I'd have to concur that being able to go fishing, on my own and away from people during the pandemic and various iterations of Covid restrictions has been a lifesaver for me.

And conversely, during the first lockdown, when angling was banned (along with everything else) during the hot hot spring of 2020, it was intensely frustrating.

Before Covid, I think a lot of anglers treated their sport as a form of release from everyday worries; I think we're just more conscious of just how helpful it is - and we're also appreciative of how much we need that help - now we've been through Covid.
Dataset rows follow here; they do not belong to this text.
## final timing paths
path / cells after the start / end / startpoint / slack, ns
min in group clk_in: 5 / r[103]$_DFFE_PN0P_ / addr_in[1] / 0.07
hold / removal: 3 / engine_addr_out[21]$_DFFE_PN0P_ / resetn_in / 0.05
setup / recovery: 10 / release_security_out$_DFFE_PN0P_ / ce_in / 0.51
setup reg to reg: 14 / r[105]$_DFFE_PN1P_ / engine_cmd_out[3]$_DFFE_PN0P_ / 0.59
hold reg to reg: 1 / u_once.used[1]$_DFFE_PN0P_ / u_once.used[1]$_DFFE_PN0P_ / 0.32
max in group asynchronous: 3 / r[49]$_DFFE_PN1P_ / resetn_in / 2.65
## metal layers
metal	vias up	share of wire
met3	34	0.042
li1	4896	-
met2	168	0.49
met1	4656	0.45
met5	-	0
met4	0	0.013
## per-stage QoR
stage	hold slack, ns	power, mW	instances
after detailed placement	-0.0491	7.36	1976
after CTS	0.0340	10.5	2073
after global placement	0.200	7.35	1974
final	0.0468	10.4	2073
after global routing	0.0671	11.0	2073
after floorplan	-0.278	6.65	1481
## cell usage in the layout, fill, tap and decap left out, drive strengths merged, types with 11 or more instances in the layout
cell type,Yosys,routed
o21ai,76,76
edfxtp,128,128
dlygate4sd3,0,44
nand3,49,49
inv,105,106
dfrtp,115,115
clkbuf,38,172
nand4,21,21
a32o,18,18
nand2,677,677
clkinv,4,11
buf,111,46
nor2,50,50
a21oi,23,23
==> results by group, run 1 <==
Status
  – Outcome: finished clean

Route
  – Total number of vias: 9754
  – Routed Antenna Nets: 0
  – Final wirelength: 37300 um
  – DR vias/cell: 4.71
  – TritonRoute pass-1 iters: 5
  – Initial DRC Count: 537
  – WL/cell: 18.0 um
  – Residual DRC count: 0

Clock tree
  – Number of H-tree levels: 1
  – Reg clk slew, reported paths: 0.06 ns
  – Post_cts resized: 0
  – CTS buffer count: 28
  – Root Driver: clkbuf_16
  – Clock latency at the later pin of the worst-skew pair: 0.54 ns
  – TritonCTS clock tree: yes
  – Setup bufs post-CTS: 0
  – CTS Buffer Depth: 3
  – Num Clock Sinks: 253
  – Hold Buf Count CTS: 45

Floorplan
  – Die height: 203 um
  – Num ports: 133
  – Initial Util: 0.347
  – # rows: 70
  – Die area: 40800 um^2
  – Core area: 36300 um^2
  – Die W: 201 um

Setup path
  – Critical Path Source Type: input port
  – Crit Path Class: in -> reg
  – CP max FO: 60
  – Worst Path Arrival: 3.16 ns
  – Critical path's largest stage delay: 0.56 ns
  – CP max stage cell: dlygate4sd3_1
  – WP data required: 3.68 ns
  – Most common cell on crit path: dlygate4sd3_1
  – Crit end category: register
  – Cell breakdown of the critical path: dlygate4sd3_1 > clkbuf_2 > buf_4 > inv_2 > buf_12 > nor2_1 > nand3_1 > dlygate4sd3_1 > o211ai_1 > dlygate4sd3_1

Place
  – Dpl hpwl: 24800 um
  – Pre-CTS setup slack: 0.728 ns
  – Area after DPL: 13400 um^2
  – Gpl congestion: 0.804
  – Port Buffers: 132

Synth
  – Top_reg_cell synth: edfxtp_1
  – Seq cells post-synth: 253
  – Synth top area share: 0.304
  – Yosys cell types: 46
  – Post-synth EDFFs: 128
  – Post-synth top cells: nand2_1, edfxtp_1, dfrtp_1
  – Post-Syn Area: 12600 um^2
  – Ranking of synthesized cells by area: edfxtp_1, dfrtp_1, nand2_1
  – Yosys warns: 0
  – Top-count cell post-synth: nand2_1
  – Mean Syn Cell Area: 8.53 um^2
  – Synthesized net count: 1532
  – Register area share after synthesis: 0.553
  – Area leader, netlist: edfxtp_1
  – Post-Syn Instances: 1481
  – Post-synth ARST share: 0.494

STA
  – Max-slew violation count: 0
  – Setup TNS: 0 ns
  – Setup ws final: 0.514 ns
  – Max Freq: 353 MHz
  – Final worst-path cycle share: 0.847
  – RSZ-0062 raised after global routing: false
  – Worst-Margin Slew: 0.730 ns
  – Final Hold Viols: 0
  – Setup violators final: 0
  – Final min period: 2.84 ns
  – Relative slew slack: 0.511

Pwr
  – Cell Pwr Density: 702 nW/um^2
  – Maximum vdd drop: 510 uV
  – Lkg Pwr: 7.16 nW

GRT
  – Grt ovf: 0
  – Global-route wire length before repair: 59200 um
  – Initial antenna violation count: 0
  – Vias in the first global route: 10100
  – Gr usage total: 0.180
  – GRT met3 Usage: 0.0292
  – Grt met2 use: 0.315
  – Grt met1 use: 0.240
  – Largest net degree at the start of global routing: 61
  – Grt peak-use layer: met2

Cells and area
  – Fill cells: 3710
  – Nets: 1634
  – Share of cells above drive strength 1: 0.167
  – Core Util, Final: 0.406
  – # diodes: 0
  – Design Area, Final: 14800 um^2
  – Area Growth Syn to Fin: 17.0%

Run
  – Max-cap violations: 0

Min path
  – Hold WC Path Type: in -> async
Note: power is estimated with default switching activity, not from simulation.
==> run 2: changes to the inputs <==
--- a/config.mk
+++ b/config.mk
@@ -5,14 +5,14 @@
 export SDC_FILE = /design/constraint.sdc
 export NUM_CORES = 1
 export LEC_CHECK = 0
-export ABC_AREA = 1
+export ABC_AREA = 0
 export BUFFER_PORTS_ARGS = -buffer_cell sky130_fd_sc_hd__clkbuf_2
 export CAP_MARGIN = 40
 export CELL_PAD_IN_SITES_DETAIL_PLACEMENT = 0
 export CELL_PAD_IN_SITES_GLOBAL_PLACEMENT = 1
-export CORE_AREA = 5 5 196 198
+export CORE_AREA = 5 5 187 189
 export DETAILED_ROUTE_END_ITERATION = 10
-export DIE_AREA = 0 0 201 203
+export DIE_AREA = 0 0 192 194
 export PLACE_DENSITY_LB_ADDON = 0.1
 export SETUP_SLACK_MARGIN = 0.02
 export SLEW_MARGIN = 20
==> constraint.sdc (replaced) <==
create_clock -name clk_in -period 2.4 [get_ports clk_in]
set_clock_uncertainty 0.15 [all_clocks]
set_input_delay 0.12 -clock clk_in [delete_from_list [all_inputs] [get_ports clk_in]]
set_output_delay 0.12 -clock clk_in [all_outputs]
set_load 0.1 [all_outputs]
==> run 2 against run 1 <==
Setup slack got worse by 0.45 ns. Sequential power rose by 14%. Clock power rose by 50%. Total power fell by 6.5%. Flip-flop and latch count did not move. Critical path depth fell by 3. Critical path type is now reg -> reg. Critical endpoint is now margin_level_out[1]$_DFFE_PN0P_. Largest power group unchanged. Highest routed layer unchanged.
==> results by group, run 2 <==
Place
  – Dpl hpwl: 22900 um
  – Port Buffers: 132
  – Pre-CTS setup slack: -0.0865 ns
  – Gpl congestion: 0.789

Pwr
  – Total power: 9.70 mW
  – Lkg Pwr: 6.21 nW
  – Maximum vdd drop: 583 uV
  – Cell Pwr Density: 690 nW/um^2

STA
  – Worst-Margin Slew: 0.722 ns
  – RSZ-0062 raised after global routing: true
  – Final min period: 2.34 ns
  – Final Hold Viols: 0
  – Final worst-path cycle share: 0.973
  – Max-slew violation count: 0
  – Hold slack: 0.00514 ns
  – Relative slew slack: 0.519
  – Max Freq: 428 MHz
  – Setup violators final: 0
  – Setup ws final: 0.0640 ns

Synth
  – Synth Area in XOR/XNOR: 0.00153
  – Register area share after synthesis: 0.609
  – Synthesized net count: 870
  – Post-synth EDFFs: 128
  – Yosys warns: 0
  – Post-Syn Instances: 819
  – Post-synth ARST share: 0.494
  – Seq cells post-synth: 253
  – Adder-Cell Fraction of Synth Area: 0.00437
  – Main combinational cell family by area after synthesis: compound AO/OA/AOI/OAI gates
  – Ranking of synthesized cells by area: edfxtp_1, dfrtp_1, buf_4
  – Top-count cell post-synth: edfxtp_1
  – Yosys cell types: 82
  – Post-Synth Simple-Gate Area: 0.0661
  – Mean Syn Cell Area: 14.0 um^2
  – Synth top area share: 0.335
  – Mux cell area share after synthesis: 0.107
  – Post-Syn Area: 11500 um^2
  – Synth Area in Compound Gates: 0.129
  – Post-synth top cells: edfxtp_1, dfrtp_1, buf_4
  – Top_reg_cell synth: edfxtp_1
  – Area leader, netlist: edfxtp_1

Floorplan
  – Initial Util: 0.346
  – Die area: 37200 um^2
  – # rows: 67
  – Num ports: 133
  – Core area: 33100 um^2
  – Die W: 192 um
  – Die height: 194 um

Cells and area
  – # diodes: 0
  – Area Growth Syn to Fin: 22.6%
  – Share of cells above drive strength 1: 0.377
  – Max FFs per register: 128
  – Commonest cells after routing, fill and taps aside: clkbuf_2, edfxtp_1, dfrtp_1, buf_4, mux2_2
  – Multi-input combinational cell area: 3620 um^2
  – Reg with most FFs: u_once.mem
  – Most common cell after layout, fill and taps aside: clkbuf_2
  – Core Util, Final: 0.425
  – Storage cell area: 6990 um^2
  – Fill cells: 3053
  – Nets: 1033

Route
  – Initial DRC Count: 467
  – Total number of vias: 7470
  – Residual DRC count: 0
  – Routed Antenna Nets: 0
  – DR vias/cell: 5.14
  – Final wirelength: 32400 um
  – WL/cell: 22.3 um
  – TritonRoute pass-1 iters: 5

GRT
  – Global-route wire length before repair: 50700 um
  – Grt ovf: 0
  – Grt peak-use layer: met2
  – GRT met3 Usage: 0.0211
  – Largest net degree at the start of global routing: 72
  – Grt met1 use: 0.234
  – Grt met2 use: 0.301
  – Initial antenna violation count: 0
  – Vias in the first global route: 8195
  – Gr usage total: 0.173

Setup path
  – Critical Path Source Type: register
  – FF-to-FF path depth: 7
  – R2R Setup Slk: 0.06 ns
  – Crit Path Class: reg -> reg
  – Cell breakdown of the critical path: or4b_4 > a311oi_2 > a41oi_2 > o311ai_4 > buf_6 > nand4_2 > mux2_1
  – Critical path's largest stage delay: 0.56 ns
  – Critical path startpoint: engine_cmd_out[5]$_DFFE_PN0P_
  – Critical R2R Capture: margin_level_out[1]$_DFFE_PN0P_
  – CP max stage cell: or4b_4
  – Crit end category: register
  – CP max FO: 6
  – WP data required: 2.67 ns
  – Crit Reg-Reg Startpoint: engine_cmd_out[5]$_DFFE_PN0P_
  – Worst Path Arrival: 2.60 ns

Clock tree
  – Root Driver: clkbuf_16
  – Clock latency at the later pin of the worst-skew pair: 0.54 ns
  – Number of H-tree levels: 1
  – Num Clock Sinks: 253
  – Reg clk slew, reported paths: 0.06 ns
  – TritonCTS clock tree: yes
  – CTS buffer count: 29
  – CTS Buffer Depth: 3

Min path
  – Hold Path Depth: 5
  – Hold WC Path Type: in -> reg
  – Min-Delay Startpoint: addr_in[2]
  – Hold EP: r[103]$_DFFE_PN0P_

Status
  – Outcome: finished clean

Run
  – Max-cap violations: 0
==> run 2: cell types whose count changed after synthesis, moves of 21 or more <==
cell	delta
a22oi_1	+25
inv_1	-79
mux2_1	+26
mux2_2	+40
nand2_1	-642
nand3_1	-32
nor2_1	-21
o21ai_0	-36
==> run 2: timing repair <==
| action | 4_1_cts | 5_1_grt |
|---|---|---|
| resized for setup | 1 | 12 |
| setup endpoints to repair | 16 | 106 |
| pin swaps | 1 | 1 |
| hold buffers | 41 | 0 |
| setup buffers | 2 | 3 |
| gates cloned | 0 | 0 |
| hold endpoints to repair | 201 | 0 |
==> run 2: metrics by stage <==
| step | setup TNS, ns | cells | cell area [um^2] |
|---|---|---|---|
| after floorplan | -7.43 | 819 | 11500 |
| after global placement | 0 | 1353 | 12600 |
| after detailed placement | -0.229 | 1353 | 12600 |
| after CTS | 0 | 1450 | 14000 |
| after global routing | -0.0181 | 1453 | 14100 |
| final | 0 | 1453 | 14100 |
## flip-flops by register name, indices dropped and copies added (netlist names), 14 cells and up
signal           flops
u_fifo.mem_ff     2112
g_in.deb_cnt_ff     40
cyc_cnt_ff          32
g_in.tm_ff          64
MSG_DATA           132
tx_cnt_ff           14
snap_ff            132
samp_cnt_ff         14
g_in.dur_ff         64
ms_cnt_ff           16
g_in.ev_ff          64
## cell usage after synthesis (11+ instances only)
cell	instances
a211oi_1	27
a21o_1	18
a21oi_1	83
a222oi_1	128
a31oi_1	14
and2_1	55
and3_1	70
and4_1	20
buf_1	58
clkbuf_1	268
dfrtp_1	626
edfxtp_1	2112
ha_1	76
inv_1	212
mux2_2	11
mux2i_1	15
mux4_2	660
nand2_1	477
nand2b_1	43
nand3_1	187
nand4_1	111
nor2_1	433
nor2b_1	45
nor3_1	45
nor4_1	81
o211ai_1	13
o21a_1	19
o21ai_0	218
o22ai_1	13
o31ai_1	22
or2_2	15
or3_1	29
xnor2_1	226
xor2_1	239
I've had a lot of fish in the past year and I've used them as instruments of reconciliation! It's a good way of reaching out to friends and relatives when you say - 'I had a good day on the boat yesterday - would you like some fillets?'.

It's reconnected me with friends/rellies/friends of rellies who had clearly retreated into a cave during isolation and who needed a way out.

Be kind indeed.

Hello mate,

Thanks for the reply.

Yes, it's the very reason I headed to Sark after 6 months stuck in India in conditions similar to house arrest. I just thought heading out here, I could fish anytime, no matter what was going on and that's been the case. We've been doing the same thing here, giving fish to others, the community is very connected. Small gestures mean a lot.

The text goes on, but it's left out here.